沈清禾出發的時候,天還沒有亮透。綠意牽了馬在角門等著,馬背上搭著一個小包袱,裡面裝了兩件換洗衣裳和幾塊乾糧。
她只帶了綠意一個人,沿著城牆根繞了一段,拐上了一條通往南面的小路。
路不好走,昨夜下過雨,泥地還沒幹透,馬蹄踩下去濺起泥點。
沈清禾勒著韁繩,讓馬放慢了步子。
綠意跟在後頭,隔了兩步遠,沒有出聲。
走了大約一個時辰,官道在遠處出現,沈清禾沒有上官道,繼續走小路,繞過了沿途的驛站和關卡。
柳林渡在京城南面兩百多里,騎馬走小路要一天半。她計劃在天黑之前趕到渡口附近落腳,第二天一早進鎮子。
午時過後,路過一座茶棚,棚子搭在岔路口,有幾根歪歪扭扭的木柱撐著茅草頂,裡面擺著四張條桌。
一個穿灰布衫的老頭坐在灶臺後面打盹,聽見馬蹄聲才睜開眼。
沈清禾在棚外勒住馬,問了一句:“前面往柳林渡的路好不好走?”
老頭眯著眼看了看她,又看了看綠意,慢吞吞地說:“往柳林渡啊,走大路快,半個時辰就到。走小路要繞遠,但路也不差,就是昨天下雨有些泥濘。”
沈清禾點了點頭,道了聲謝就催馬繼續趕路。
走出去一段之後綠意回頭看了一眼,低聲說:“王妃,那個茶棚裡灶臺上的壺嘴是朝外的。”
壺嘴朝外,是給過路的人看的,表示這家茶棚的主人不關門。但一個打盹的老頭,灶臺上沒有火,壺嘴卻特意轉向朝外,說明這個茶棚不是用來賣茶的,是用來傳遞資訊的。
有人在路口守著,看見有人往柳林渡方向去,壺嘴就朝外擺著。
她沒有回頭,也沒有加速,保持原來的速度繼續往前走。
傍晚時分,她們在柳林渡以南五里處的一座廢廟裡歇腳。
廟不大,供的神像已經倒了大半,屋頂漏了幾處,但牆角還能避風。綠意把馬拴在門外的枯樹上,在廟裡生了一堆小火,把乾糧烤了烤。沈清禾坐在火堆旁,從懷裡掏出那塊舊布地圖攤在地上,就著火光看了一會兒。
圖上標著柳林渡的位置,在一條小河與官道的交匯處。周掌櫃的茶樓在橋頭左邊,二樓靠窗的位置正對著渡口。管家上次來的時候在那裡坐了一個時辰,取走了一個油紙包。那個油紙包後來被送進了趙懷安的牢房,趙懷安用它跟沈清禾提條件。
火堆裡爆開一朵火星,沈清禾把地圖摺好收起來,靠在柱子上閉了一會兒眼。
天剛矇矇亮的時候她們進了柳林渡。鎮子不大,一條主街從官道通到河邊,街兩旁的鋪面已經開了門,賣早點的攤子冒著熱氣。

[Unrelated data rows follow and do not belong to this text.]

--- src/rtl/alu_pipeline_elastic.sv ---
// DEPTH elastic transport slices followed by a registered half-word execute
// stage, with flush and a registered occupancy count.
module alu_pipeline_elastic
    import alu_pipe_pkg::*;
#(
    parameter int DATA_W = 32,
    parameter int DEPTH  = 2
) (
    input  logic                          clk,
    input  logic                          reset,
    input  logic                          in_valid,
    output logic                          in_ready,
    input  logic [DATA_W-1:0]             in_instr,
    input  logic [1:0]                    in_op,
    input  logic                          flush,
    output logic                          out_valid,
    input  logic                          out_ready,
    output logic [DATA_W/2:0]             out_result,
    output logic [$clog2(DEPTH+2)-1:0]    occupancy
);

    localparam int DHALF_W = DATA_W / 2;
    localparam int DRES_W  = DHALF_W + 1;
    localparam int PW      = DATA_W + 2;
    localparam int OW      = $clog2(DEPTH + 2);

    // Index i is the input of slice i; index DEPTH feeds the execute stage.
    logic [DEPTH:0]         vld;
    logic [DEPTH:0]         rdy;
    logic [DEPTH:0][PW-1:0] dat;

    logic [DHALF_W-1:0]     ex_a;
    logic [DHALF_W-1:0]     ex_b;
    logic [1:0]             ex_op;
    logic [DRES_W-1:0]      exec_res;
    logic                   in_fire;
    logic                   out_fire;

    assign in_ready = !flush && !reset && rdy[0];
    assign in_fire  = in_valid && in_ready;
    assign out_fire = out_valid && out_ready;

    assign vld[0] = in_fire;
    assign dat[0] = {in_op, in_instr};
    assign rdy[DEPTH] = !out_valid || out_ready;

    genvar i;
    generate
        for (i = 0; i < DEPTH; i++) begin : g_slice
            pipe_slice #(.W(PW)) u_slice (
                .clk      (clk),
                .reset    (reset),
                .flush    (flush),
                .up_valid (vld[i]),
                .up_ready (rdy[i]),
                .up_data  (dat[i]),
                .dn_valid (vld[i+1]),
                .dn_ready (rdy[i+1]),
                .dn_data  (dat[i+1])
            );
        end
    endgenerate

    assign ex_a  = dat[DEPTH][DATA_W-1:DHALF_W];
    assign ex_b  = dat[DEPTH][DHALF_W-1:0];
    assign ex_op = dat[DEPTH][DATA_W+1:DATA_W];

    // The shared package function is sized for its own HALF_W; other widths use a local copy.
    generate
        if (DHALF_W == HALF_W) begin : g_pkg_exec
            assign exec_res = alu_exec(ex_a, ex_b, op_e'(ex_op));
        end else begin : g_local_exec
            // Same zero-extended arithmetic as alu_exec, at this instance's width.
            always_comb begin
                exec_res = '0;
                case (ex_op)
                    2'd0:    exec_res = {1'b0, ex_a} + {1'b0, ex_b};
                    2'd1:    exec_res = {1'b0, ex_a} - {1'b0, ex_b};
                    2'd2:    exec_res = {1'b0, ex_a & ex_b};
                    default: exec_res = {1'b0, ex_a ^ ex_b};
                endcase
            end
        end
    endgenerate

    // Execute on the edge that moves the last slice into the output register; flush freezes the result.
    always_ff @(posedge clk or posedge reset) begin
        if (reset) begin
            out_valid  <= 1'b0;
            out_result <= '0;
        end else begin
            if (flush)
                out_valid <= 1'b0;
            else if (rdy[DEPTH])
                out_valid <= vld[DEPTH];
            if (vld[DEPTH] && rdy[DEPTH] && !flush)
                out_result <= exec_res;
        end
    end

    // Items only enter and leave at the ends, so the count moves by in_fire - out_fire.
    always_ff @(posedge clk or posedge reset) begin
        if (reset)
            occupancy <= '0;
        else if (flush)
            occupancy <= '0;
        else
            occupancy <= occupancy + OW'(in_fire) - OW'(out_fire);
    end

endmodule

沈清禾沒有直接往橋頭的茶樓去,先在主街口的餛飩攤上坐下,要了兩碗餛飩。綠意坐在她對面,低頭吃餛飩,眼角餘光掃著橋頭的方向。
茶樓灰色的木板門關著,二樓的窗戶也關著。
沈清禾吃完餛飩,付了錢,又坐了一會兒。街上的人漸漸多了起來,挑擔的貨郎、推車的菜販、牽著驢的過路客商。茶樓的門終於開了,一個穿灰布短打的夥計探出頭,把門板一塊一塊卸下來,擺在門口。
沈清禾在餛飩攤上坐了一刻鐘才站起來,沿著主街往橋頭走。
走到茶樓門口的時候她停了一下,抬頭看了一眼二樓的窗戶。窗戶仍然關著。她推門走了進去。
茶樓一樓擺了五六張桌子,靠裡的一面櫃檯後面站著一個人。那人四十來歲,穿一件半舊的靛藍長衫,袖子捲到手腕,手裡拿著一塊抹布正在擦櫃檯上的水漬。聽見有人進來,他抬起頭。
沈清禾看見他的臉,那人的長相很普通,鼻子不高不低,顴骨平緩,眉毛不算濃。這樣的人丟進人群裡,看第二眼也未必記得住。但他的手指骨節分明,擦櫃檯的動作不像在擦灰,更像在整理一件東西的位置。
沈清禾走到靠窗的桌子前坐下,面朝門口,側面對著櫃檯。綠意沒有坐,站在她身側兩步遠的地方,靠著柱子。